Potions and bromides to cure what ails our health care "system", and a thought-provoking look at issues and events that shape our perceptions of ourselves and of life on this little planet.

Thursday, June 26, 2008

Customer Service Expectations Are Universal

Last week I received an email from someone named “Pablo”. No last name, just Pablo. At first I figured it was spam and moved it to my junk mail folder. But something told me I should open the message, so I did. Turns out Pablo is the director of marketing at the Hospital of the University of Navarra, Spain. He had bought a copy of my book—The Complete Guide To Hospital Marketing—via the internet, and wanted to tell me how grateful he was to have read it. He also said it was comforting to see that hospital marketing is taken seriously here in the U.S.

Folks, I’m not making this up! Here are Pablo’s own words (there are a few grammatical and language roughspots, but the meaning comes through loud and clear):

“Sincerely, the best thing of the book is the approach of the hospital marketing. In Spain…people who work in hospital in marketing matters are not respected. For you, hospital marketing is really a branch of marketing, and you speak about with authority, so, it’s very good to read people who think that marketing in the hospital is not for the crazy people, but for the people who understand the hospital context and who know the importance of hospital role in the society.”
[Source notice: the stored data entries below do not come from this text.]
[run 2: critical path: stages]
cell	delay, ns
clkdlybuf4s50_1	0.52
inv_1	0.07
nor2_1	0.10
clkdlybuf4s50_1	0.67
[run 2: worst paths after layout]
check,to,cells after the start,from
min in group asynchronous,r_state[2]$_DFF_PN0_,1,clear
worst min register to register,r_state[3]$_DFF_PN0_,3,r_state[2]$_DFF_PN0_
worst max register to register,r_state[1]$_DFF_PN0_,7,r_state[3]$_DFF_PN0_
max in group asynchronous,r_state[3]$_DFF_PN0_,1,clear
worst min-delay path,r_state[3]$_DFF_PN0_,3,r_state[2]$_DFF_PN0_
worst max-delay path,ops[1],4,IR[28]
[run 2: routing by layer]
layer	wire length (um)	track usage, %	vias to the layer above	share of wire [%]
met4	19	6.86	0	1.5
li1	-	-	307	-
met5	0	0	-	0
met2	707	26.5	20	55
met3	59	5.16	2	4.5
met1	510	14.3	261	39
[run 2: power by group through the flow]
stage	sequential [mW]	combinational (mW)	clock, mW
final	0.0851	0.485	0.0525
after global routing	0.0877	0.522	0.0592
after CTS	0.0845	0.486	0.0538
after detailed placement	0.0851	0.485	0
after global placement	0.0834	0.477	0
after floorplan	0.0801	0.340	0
==> src/rtl/regfile_rename_pkg.sv <==
// Shared types and constants for the renaming register file.
// Width parameters, index/tag types and the commit bundle.
package regfile_rename_pkg;

    localparam int XLEN      = 32;
    localparam int ROB_IDX_W = 5;
    localparam int ROB_SIZE  = 1 << ROB_IDX_W;
    localparam int REG_NUM   = 32;
    localparam int REG_IDX_W = 5;

    typedef logic [XLEN-1:0]      xlen_t;
    typedef logic [ROB_IDX_W-1:0] rob_idx_t;
    typedef logic [REG_IDX_W-1:0] reg_idx_t;

    localparam rob_idx_t ENTRY_NULL = '0;
    localparam logic     TRUE       = 1'b1;
    localparam logic     FALSE      = 1'b0;

    typedef struct packed {
        logic     valid;
        reg_idx_t des;
        rob_idx_t entry;
        xlen_t    result;
    } commit_t;

endpackage

==> src/rtl/regfile_rename_if.sv <==
// Issue/read/commit bundle of the renaming register file.
// master: issue + ROB side driver; slave: the register file.
interface regfile_rename_if;
    import regfile_rename_pkg::*;

    logic     rdy;
    logic     flush;

    reg_idx_t rs1_idx;
    xlen_t    rs1_val;
    logic     rs1_busy;
    rob_idx_t rs1_tag;
    reg_idx_t rs2_idx;
    xlen_t    rs2_val;
    logic     rs2_busy;
    rob_idx_t rs2_tag;

    logic     issue_valid;
    reg_idx_t issue_rd;
    logic     issue_has_rd;
    rob_idx_t issue_entry;

    logic     commit_valid;
    reg_idx_t commit_des;
    rob_idx_t commit_entry;
    xlen_t    commit_result;

    modport master (
        output rdy, flush,
        output rs1_idx, rs2_idx,
        input  rs1_val, rs1_busy, rs1_tag,
        input  rs2_val, rs2_busy, rs2_tag,
        output issue_valid, issue_rd, issue_has_rd, issue_entry,
        output commit_valid, commit_des, commit_entry, commit_result
    );

    modport slave (
        input  rdy, flush,
        input  rs1_idx, rs2_idx,
        output rs1_val, rs1_busy, rs1_tag,
        output rs2_val, rs2_busy, rs2_tag,
        input  issue_valid, issue_rd, issue_has_rd, issue_entry,
        input  commit_valid, commit_des, commit_entry, commit_result
    );

endinterface

==> src/rtl/regfile_read_port.sv <==
// One combinational read port with same-cycle commit bypass.
// Ports: idx in, register state arrays in, commit in; val/busy/tag out.
module regfile_read_port
    import regfile_rename_pkg::*;
(
    input  reg_idx_t           idx,
    input  xlen_t              val_arr [REG_NUM],
    input  logic [REG_NUM-1:0] busy_vec,
    input  rob_idx_t           tag_arr [REG_NUM],
    input  commit_t            commit,
    output xlen_t              val,
    output logic               busy,
    output rob_idx_t           tag
);

    logic hit;

    // Bypass only when the commit is the producer this register waits on.
    assign hit = commit.valid && (commit.des == idx)
              && busy_vec[idx] && (tag_arr[idx] == commit.entry);

    always_comb begin
        val  = val_arr[idx];
        busy = busy_vec[idx];
        tag  = tag_arr[idx];
        if (idx == '0) begin
            val  = '0;
            busy = FALSE;
            tag  = ENTRY_NULL;
        end else if (hit) begin
            val  = commit.result;
            busy = FALSE;
        end
    end

endmodule

==> src/rtl/regfile_rename.sv <==
// Architectural register file with per-register ROB rename tags.
// Ports: clk, rst (async active-low), rf (slave bundle: rdy, flush, reads, issue, commit).
module regfile_rename
    import regfile_rename_pkg::*;
(
    input  logic           clk,
    input  logic           rst,
    regfile_rename_if.slave rf
);

    xlen_t              val_q [REG_NUM];
    xlen_t              val_d [REG_NUM];
    logic [REG_NUM-1:0] busy_q;
    logic [REG_NUM-1:0] busy_d;
    rob_idx_t           tag_q [REG_NUM];
    rob_idx_t           tag_d [REG_NUM];

    commit_t cmt;
    logic    ren;
    logic    cmt_wr;

    assign cmt.valid  = rf.commit_valid;
    assign cmt.des    = rf.commit_des;
    assign cmt.entry  = rf.commit_entry;
    assign cmt.result = rf.commit_result;

    assign ren = rf.issue_valid && rf.issue_has_rd
              && (rf.issue_rd != '0) && !rf.flush;
    assign cmt_wr = rf.commit_valid && (rf.commit_des != '0);

    always_comb begin
        val_d  = val_q;
        busy_d = busy_q;
        tag_d  = tag_q;
        if (rf.rdy) begin
            if (cmt_wr) begin
                val_d[rf.commit_des] = rf.commit_result;
                // A newer rename of the same register keeps it busy.
                if ((tag_q[rf.commit_des] == rf.commit_entry)
                    && !(ren && (rf.issue_rd == rf.commit_des))) begin
                    busy_d[rf.commit_des] = FALSE;
                end
            end
            if (rf.flush) begin
                busy_d = '0;
            end
            if (ren) begin
                busy_d[rf.issue_rd] = TRUE;
                tag_d[rf.issue_rd]  = rf.issue_entry;
            end
        end
    end

    always_ff @(posedge clk or negedge rst) begin
        if (!rst) begin
            val_q  <= '{default: '0};
            busy_q <= '0;
            tag_q  <= '{default: '0};
        end else begin
            val_q  <= val_d;
            busy_q <= busy_d;
            tag_q  <= tag_d;
        end
    end

    regfile_read_port u_rs1 (
        .idx      (rf.rs1_idx),
        .val_arr  (val_q),
        .busy_vec (busy_q),
        .tag_arr  (tag_q),
        .commit   (cmt),
        .val      (rf.rs1_val),
        .busy     (rf.rs1_busy),
        .tag      (rf.rs1_tag)
    );

    regfile_read_port u_rs2 (
        .idx      (rf.rs2_idx),
        .val_arr  (val_q),
        .busy_vec (busy_q),
        .tag_arr  (tag_q),
        .commit   (cmt),
        .val      (rf.rs2_val),
        .busy     (rf.rs2_busy),
        .tag      (rf.rs2_tag)
    );

endmodule

==> src/flat_wrapper.sv <==
// flat-port wrapper written by rule: the top's interface ports become plain ports
module regfile_rename_flat import regfile_rename_pkg::*;
  (clk, rst, rf_rdy, rf_flush, rf_rs1_idx, rf_rs2_idx, rf_rs1_val, rf_rs1_busy, rf_rs1_tag, rf_rs2_val, rf_rs2_busy, rf_rs2_tag, rf_issue_valid, rf_issue_rd, rf_issue_has_rd, rf_issue_entry, rf_commit_valid, rf_commit_des, rf_commit_entry, rf_commit_result);
  regfile_rename_if rf_i ();
  input  logic clk;
  input  logic rst;
  input wire logic [$bits(rf_i.rdy)-1:0] rf_rdy;
  input wire logic [$bits(rf_i.flush)-1:0] rf_flush;
  input wire logic [$bits(rf_i.rs1_idx)-1:0] rf_rs1_idx;
  input wire logic [$bits(rf_i.rs2_idx)-1:0] rf_rs2_idx;
  output wire logic [$bits(rf_i.rs1_val)-1:0] rf_rs1_val;
  output wire logic [$bits(rf_i.rs1_busy)-1:0] rf_rs1_busy;
  output wire logic [$bits(rf_i.rs1_tag)-1:0] rf_rs1_tag;
  output wire logic [$bits(rf_i.rs2_val)-1:0] rf_rs2_val;
  output wire logic [$bits(rf_i.rs2_busy)-1:0] rf_rs2_busy;
  output wire logic [$bits(rf_i.rs2_tag)-1:0] rf_rs2_tag;
  input wire logic [$bits(rf_i.issue_valid)-1:0] rf_issue_valid;
  input wire logic [$bits(rf_i.issue_rd)-1:0] rf_issue_rd;
  input wire logic [$bits(rf_i.issue_has_rd)-1:0] rf_issue_has_rd;
  input wire logic [$bits(rf_i.issue_entry)-1:0] rf_issue_entry;
  input wire logic [$bits(rf_i.commit_valid)-1:0] rf_commit_valid;
  input wire logic [$bits(rf_i.commit_des)-1:0] rf_commit_des;
  input wire logic [$bits(rf_i.commit_entry)-1:0] rf_commit_entry;
  input wire logic [$bits(rf_i.commit_result)-1:0] rf_commit_result;
  assign rf_i.rdy = rf_rdy;
  assign rf_i.flush = rf_flush;
  assign rf_i.rs1_idx = rf_rs1_idx;
  assign rf_i.rs2_idx = rf_rs2_idx;
  assign rf_rs1_val = rf_i.rs1_val;
  assign rf_rs1_busy = rf_i.rs1_busy;
  assign rf_rs1_tag = rf_i.rs1_tag;
  assign rf_rs2_val = rf_i.rs2_val;
  assign rf_rs2_busy = rf_i.rs2_busy;
  assign rf_rs2_tag = rf_i.rs2_tag;
  assign rf_i.issue_valid = rf_issue_valid;
  assign rf_i.issue_rd = rf_issue_rd;
  assign rf_i.issue_has_rd = rf_issue_has_rd;
  assign rf_i.issue_entry = rf_issue_entry;
  assign rf_i.commit_valid = rf_commit_valid;
  assign rf_i.commit_des = rf_commit_des;
  assign rf_i.commit_entry = rf_commit_entry;
  assign rf_i.commit_result = rf_commit_result;
  regfile_rename u_core (.clk(clk), .rst(rst), .rf(rf_i));
endmodule
==> config.mk <==
export PLATFORM = sky130hd
export DESIGN_NAME = regfile_rename_flat
export DESIGN_NICKNAME = d
export VERILOG_FILES = /design/src/rtl/regfile_rename_pkg.sv /design/src/rtl/regfile_rename_if.sv /design/src/rtl/regfile_read_port.sv /design/src/rtl/regfile_rename.sv /design/src/flat_wrapper.sv
export SDC_FILE = /design/constraint.sdc
export NUM_CORES = 2
export LEC_CHECK = 0
export BUFFER_PORTS_ARGS = -buffer_cell sky130_fd_sc_hd__buf_2
export CAP_MARGIN = 5
export CORE_MARGIN = 2
export CORE_UTILIZATION = 31
export CTS_CLUSTER_DIAMETER = 200
export DETAILED_ROUTE_END_ITERATION = 7
export GPL_TIMING_DRIVEN = 0
export HOLD_SLACK_MARGIN = 0.15
export MAX_ROUTING_LAYER = met4
export SLEW_MARGIN = 20
export SYNTH_ARGS = -nofsm -noshare
export SYNTH_HDL_FRONTEND = slang
export SYNTH_SLANG_ARGS = --single-unit
==> constraint.sdc <==
create_clock -name clk -period 5.3 [get_ports clk]
set_input_delay 0 -clock clk [delete_from_list [all_inputs] [get_ports clk]]
set_output_delay 0 -clock clk [all_outputs]
set_load 0.05 [all_outputs]
# Word level (Yosys, flattened, before mapping)
# Index checks and enable logic that the tools add are counted.
[op_classes] order_cmp=12 n_eq_ne=6 muxes=44 bitwise_logic=7 reduce_logical=24
[ops] cell="$bwmux 1024" n=1
[ops] cell="$mux 32" n=14
[ops] cell="$bmux 32 s5" n=2
[ops] cell="$bwmux 160" n=1
[ops] cell="$demux 32 s5" n=1
[ops] cell="$bmux 5 s5" n=3
[ops] cell="$mux 5" n=9
[ops] cell="$and 32x32->32" n=1
[ops] cell="$not 32->32" n=1
[ops] cell="$or 32x32->32" n=1
[ops] cell="$eq 5x5->1" n=6
[ops] cell="$demux 5 s5" n=1
[ops] cell="$ge 6x6->1 const B" n=4
[ops] cell="$lt 5x6->1 const B" n=4
[ops] cell="$not 5->6" n=4
[ops] cell="$logic_and 1x1->1" n=16
[ops] cell="$lt 6x1->1 const B" n=2
[ops] cell="$bmux 1 s5" n=2
[ops] cell="$demux 1 s5" n=2
[ops] cell="$ge 5x1->1 const B" n=2
[ops] cell="$logic_not 5->1" n=2
[ops] cell="$reduce_bool 5->1" n=2
[ops] cell="$mux 1" n=8
[ops] cell="$reduce_and 2->1" n=2
[ops] cell="$logic_not 1->1" n=2
[totals] reg_bits=1216 in_bits=69 word_cells=158

# Logic depth before layout (Yosys ltp)
[logic_depth] ltp_word=12 depth_mapped=13

# Cells and area by module
# From an unflattened synthesis, not the netlist that was laid out.
[hier_totals] cells_unflattened=4415 area_unflattened_um2=68045.3
[by_module_without_submodules] mod="regfile_rename" n_inst=1 cells_per_inst=3023 area_each_um2=47340.4
[by_module_without_submodules] mod="regfile_read_port" n_inst=2 cells_per_inst=696 area_each_um2=10352.4

# Worst setup path after synthesis
# No wires, ideal clock.
[synth_timing] path_kind="input port to output port" startpoint="input rf_rs2_idx[2]" endpoint="output rf_rs2_val[10]" t_arrival_ns=3.370 slack_ns=1.930 cell_stages=11 path_buffers=4 path_cell_list="buf_2 > buf_1 > mux4_2 > mux4_2 > mux2i_1 > xor2_1 > nand3b_1 > nor4b_1 > buf_2 > buf_4 > mux2i_1"
[synth_via] elab_chain_len=8 word_cells_on_any_way=17 cone_classes="eq/ne: 2; mux: 10; bitwise: 1; reduce/logical: 4"
[synth_lines] element="start: declaration" line_no="flat_wrapper.sv:10" text="input wire logic [$bits(rf_i.rs2_idx)-1:0] rf_rs2_idx;"
[synth_lines] element="$not 5->6 (implied by the code)" line_no="regfile_read_port.sv:20, regfile_read_port.sv:23"
[synth_lines] element="$bmux 5 s5" line_no="regfile_read_port.sv:20" text="&& busy_vec[idx] && (tag_arr[idx] == commit.entry);"
[synth_lines] element="$mux 5 (implied by the code) (2 in a row)" line_no="regfile_read_port.sv:20"
[synth_lines] element="$eq 5x5->1" line_no="regfile_read_port.sv:20"
[synth_lines] element="$logic_and 1x1->1" line_no="regfile_read_port.sv:20"
[synth_lines] element="$mux 32" line_no="regfile_read_port.sv:30" text="end else if (hit) begin"
[synth_lines] element="$mux 32 *" line_no="regfile_read_port.sv:26" text="if (idx == '0) begin"
[synth_lines] element="end: declaration" line_no="flat_wrapper.sv:14" text="output wire logic [$bits(rf_i.rs2_val)-1:0] rf_rs2_val;"
# Every way passes the cells marked *; elsewhere a longest branch is shown, timed or not. The select of a mux whose other input is x is not followed.

# Final worst setup path
[layout_timing] startpoint="input rf_rs1_idx[2]" endpoint="output rf_rs1_val[17]"
[layout_via] elab_chain_len=8 word_cells_on_any_way=17 cone_classes="eq/ne: 2; mux: 10; bitwise: 1; reduce/logical: 4"
[layout_lines] element="start: declaration" line_no="flat_wrapper.sv:9" text="input wire logic [$bits(rf_i.rs1_idx)-1:0] rf_rs1_idx;"
[layout_lines] element="$not 5->6 (implied by the code)" line_no="regfile_read_port.sv:20, regfile_read_port.sv:23"
[layout_lines] element="$bmux 5 s5" line_no="regfile_read_port.sv:20"
[layout_lines] element="$mux 5 (implied by the code) (2 in a row)" line_no="regfile_read_port.sv:20"
[layout_lines] element="$eq 5x5->1" line_no="regfile_read_port.sv:20"
[layout_lines] element="$logic_and 1x1->1" line_no="regfile_read_port.sv:20"
[layout_lines] element="$mux 32" line_no="regfile_read_port.sv:30"
[layout_lines] element="$mux 32 *" line_no="regfile_read_port.sv:26"
[layout_lines] element="end: declaration" line_no="flat_wrapper.sv:11" text="output wire logic [$bits(rf_i.rs1_val)-1:0] rf_rs1_val;"
# Marks and branches as above.

==> qor.csv <==
metric;value;unit
status;finished, violations left;
violations;negative setup slack;
drc;0;
place_congestion;0.983;
power.leakage;33.9;nW
critPathKind;input port to output pin;
clk_path_buf_depth;3;
fin_crit;5380;ps
io_pins;145;
ys_seq_area_share;45.2;%
drtAntennaViolNets;0;
syn_avg_cell_area;15.4;um2
synth_top_area_share;45.2;%
grt_pass1_vias;47400;
synthArstFlopShare;100;%
required;5300;ps
yosys_most_used_dff;dfrtp_1;
max_freq;0.186;GHz
grt_pass1_wl;366000;um
cts-root-buf;clkbuf_16;
grt_max_degree;132;
dp_cells;7349;
clk_latency;820;ps
die_y;470;um
dp_hpwl;176000;um
cts.sinks;1216;
finalSetupViolations;8;
cp.arrival;5380;ps
synth_edf_count;0;
grt_use_total;24.0;%
cts_tree;built;
drtIter0Drc;5752;
netlist_area;67300;um2
dr.pass1.iters;8;
finalMaxSlewViolations;0;
finalCritPeriodShare;102;%
utilization;36.2;%
critPathLaunchType;input port;
port_buffers;132;
peakVddDrop;284;uV
antenna_found_initial;16;
pwr_density_cell;335;nW/um2
vias;46200;
ys_ff_latch;1216;
yosys_warnings;0;
die_w;470;um
routedWlPerCell;33.6;um
maxCapViolations;0;
finalNetCount;4818;
drive_above_1_share;51.9;%
timing.slew.headroom;11.2;%
synth.area.top_cells;dfrtp_1, mux4_2, mux2_2;
area_delta_synth_final;15.9;%
synth_fp_nets;4428;
holdCritPathClass;input port to flop;
overflow;0;
cts_setup_buffers;0;
drt-total-wl;259000;um
cts_max_level;4;
cp-end-kind;output pin;
totalPowerFinal;26.1;mW
start_util;31.3;%
avgViaCountPerCell;5.99;
ys_types;53;
finalNonFillerCells;7707;
cts_made_buffers;143;
finClkSkew;37.0;ps
post-synth-top-area-cell;dfrtp_1;
tightest_slew;1330;ps
final-hold-violation-count;0;
rows;170;
synth_cells;4359;
rsz0062_at_grt;no;
fin_ws;-81.3;ps
dieArea;221000;um2
path_max_fanout;10;
core_area;215000;um2
clkTransAtPathRegs;60;ps
-- through the flow --
stage          cell area [um2]  TNS [ps]  setup WS (ps)  hold WS [ps]
2_1_floorplan            67300         0           1930          -296
3_3_place_gp             71500         -         -23200           281
3_5_place_dp             72000    -12070           -565           114
4_1_cts                  77800         0           12.6           170
5_1_grt                  77900         0           5.38           222
6_report                 77900      -320          -81.3           236
-- flip-flops by register name, summed over array words and instances (netlist names) --
signal         count
u_core.tag_q     160
u_core.val_q    1024
u_core.busy_q     32
-- synth_stat cells (2+ instances only) --
| master | n |
|---|---|
| or2_2 | 5 |
| and2_1 | 7 |
| nor3b_1 | 6 |
| and4_1 | 2 |
| nor4_1 | 12 |
| buf_1 | 87 |
| nor2b_1 | 16 |
| nand2_1 | 104 |
| nor3_1 | 10 |
| mux2_2 | 1152 |
| xnor2_1 | 9 |
| a32o_1 | 2 |
| nand3_1 | 40 |
| or3_1 | 35 |
| clkbuf_1 | 340 |
| nor4b_1 | 2 |
| dfrtp_1 | 1216 |
| a22oi_1 | 35 |
| buf_2 | 61 |
| a32oi_1 | 2 |
| inv_1 | 3 |
| a211oi_1 | 7 |
| mux2i_1 | 120 |
| mux4_2 | 756 |
| a22o_1 | 5 |
| and3_1 | 8 |
| clkinv_1 | 2 |
| o211ai_1 | 32 |
| a31o_2 | 23 |
| a21oi_1 | 6 |
| nor2_1 | 124 |
| xor2_1 | 16 |
| or4_1 | 5 |
| nand2b_1 | 38 |
| o21ai_0 | 10 |
| mux4_1 | 6 |
| nand3b_1 | 10 |
| a31oi_1 | 2 |
| buf_4 | 5 |
| and3b_1 | 6 |
| nand4_1 | 19 |
| a211o_1 | 2 |
-- path summary, 6_finish.rpt --
| check | startpoint | to | slack [ps] | cells past startpoint |
|---|---|---|---|---|
| max | rf_rs1_idx[2] | rf_rs1_val[17] | -80 | 10 |
| min | rf_commit_result[31] | u_core.val_q[863]$_DFFE_PN0P_ | 240 | 3 |
| max reg2reg | u_core.tag_q[102]$_DFFE_PN0P_ | u_core.busy_q[8]$_DFFE_PN0P_ | 790 | 10 |
| min reg2reg | u_core.val_q[1015]$_DFFE_PN0P_ | u_core.val_q[1015]$_DFFE_PN0P_ | 480 | 1 |
| max in group asynchronous | rst | u_core.val_q[1000]$_DFFE_PN0P_ | 2570 | 7 |
| min in group asynchronous | rst | u_core.val_q[602]$_DFFE_PN0P_ | 460 | 4 |
-- cell type report --
type                            count  area (um2)
Clock buffer                      214        4270
Sequential cell                  1216       30400
Multi-Input combinational cell   2642       34900
Antenna cell                       12        30.0
Buffer                            495        2130
Timing Repair Buffer              245        1990
Tap cell                         2838        3550
Inverter                            6        22.5
Fill cell                       20300      137000
Clock inverter                     39         559
-- layout by cell type (no fill, tap or decap), types with 16 or more instances in the layout --
cell type / count
dfrtp_1: 1216
mux2_2: 1152
mux4_2: 756
clkbuf_1: 310
buf_2: 239
clkbuf_16: 146
mux2i_1: 114
nor2_1: 110
nand2_1: 104
dlygate4sd3_1: 93
clkbuf_2: 66
nand3_1: 40
nand2b_1: 38
clkbuf_8: 36
a22oi_1: 35
or3_1: 35
buf_1: 33
o211ai_1: 32
a31o_2: 23
nand4_1: 19
clkinv_2: 18
nor2b_1: 16
xor2_1: 16
-- report_power, final --
part / internal (mW) / switching (mW)
combinational: 2.44 / 2.30
clock: 5.96 / 4.32
sequential: 10.3 / 0.780
-- layer usage --
metal	up-vias	global-route usage (%)	wire length (um)
li1	17700	-	-
met1	25100	30.6	103000
met2	2655	35.1	116000
met3	713	5.99	24700
met4	0	12.8	15900
met5	-	-	0
-- cells by family (layout without fill, tap and decap cells) --
logic type             count (synthesis)  after routing  share of synthesized area [%]
AND/OR/NAND/NOR                      452            452                           3.36
multiplexers                        2034           2034                           46.6
buffers and inverters                501            999                           2.97
AO/OA/AOI/OAI                        131            131                           1.47
flip-flops                          1216           1216                           45.2
XOR/XNOR                              25             25                          0.326
other                                  0             12                              0
-- repair_timing --
action,in CTS,in global routing
resized for setup,11,3
hold endpoints to repair,1544,0
pin swaps,1,0
hold buffers,93,0
setup endpoints to repair,55,3
-- worst max-delay path, cell delays in order --
cell and delay [ps]:
buf_2 280, buf_1 820, buf_2 490, buf_2 630, clkbuf_1 870, clkbuf_1 920, mux4_2 410, o211ai_1 90
mux2i_1 440, buf_2 360
Power figures use the tool's default switching activity.
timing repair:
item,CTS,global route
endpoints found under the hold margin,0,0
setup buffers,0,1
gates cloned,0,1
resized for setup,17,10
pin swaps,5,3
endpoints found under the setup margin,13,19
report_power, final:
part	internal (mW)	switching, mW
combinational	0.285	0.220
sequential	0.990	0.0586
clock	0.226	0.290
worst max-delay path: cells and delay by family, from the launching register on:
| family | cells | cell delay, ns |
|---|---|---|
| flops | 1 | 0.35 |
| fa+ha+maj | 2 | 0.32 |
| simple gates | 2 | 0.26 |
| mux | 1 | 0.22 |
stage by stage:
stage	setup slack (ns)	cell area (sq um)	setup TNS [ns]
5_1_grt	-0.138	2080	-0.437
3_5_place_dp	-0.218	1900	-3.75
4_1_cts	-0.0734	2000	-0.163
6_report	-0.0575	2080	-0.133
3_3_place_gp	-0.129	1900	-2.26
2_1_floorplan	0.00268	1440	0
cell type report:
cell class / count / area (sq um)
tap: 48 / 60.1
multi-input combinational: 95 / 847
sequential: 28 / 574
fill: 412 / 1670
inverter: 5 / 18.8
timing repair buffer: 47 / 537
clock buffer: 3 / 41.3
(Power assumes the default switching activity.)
Pablo goes on to write: “In Spain, the hospital marketing is technology, technology and technology. We have forgotten the role of human experiences, the essence of healthcare brands.”

The funny thing about this email from a hospital marketer in Spain is that it could have been written by someone right here in the good old U S of A. Unfortunately, many of our hospitals focus their marketing on technology just as Pablo says his hospital does. About six years ago I made a trip to Germany, a few months after the horror of 911. While there, I visited the University of Heidelberg and its teaching hospital. I was impressed that they had technology even more advanced than that in some of our university hospitals. But more impressive was the friendliness I detected in the staff, the cleanliness in the halls, the ease I had in communicating with the physicians and nurses.

Somehow it's comforting to know that hospital marketers across the world are concerned that "we have forgotten the role of human experiences." Wouldn’t it be great if there were international standards for customer service in health care?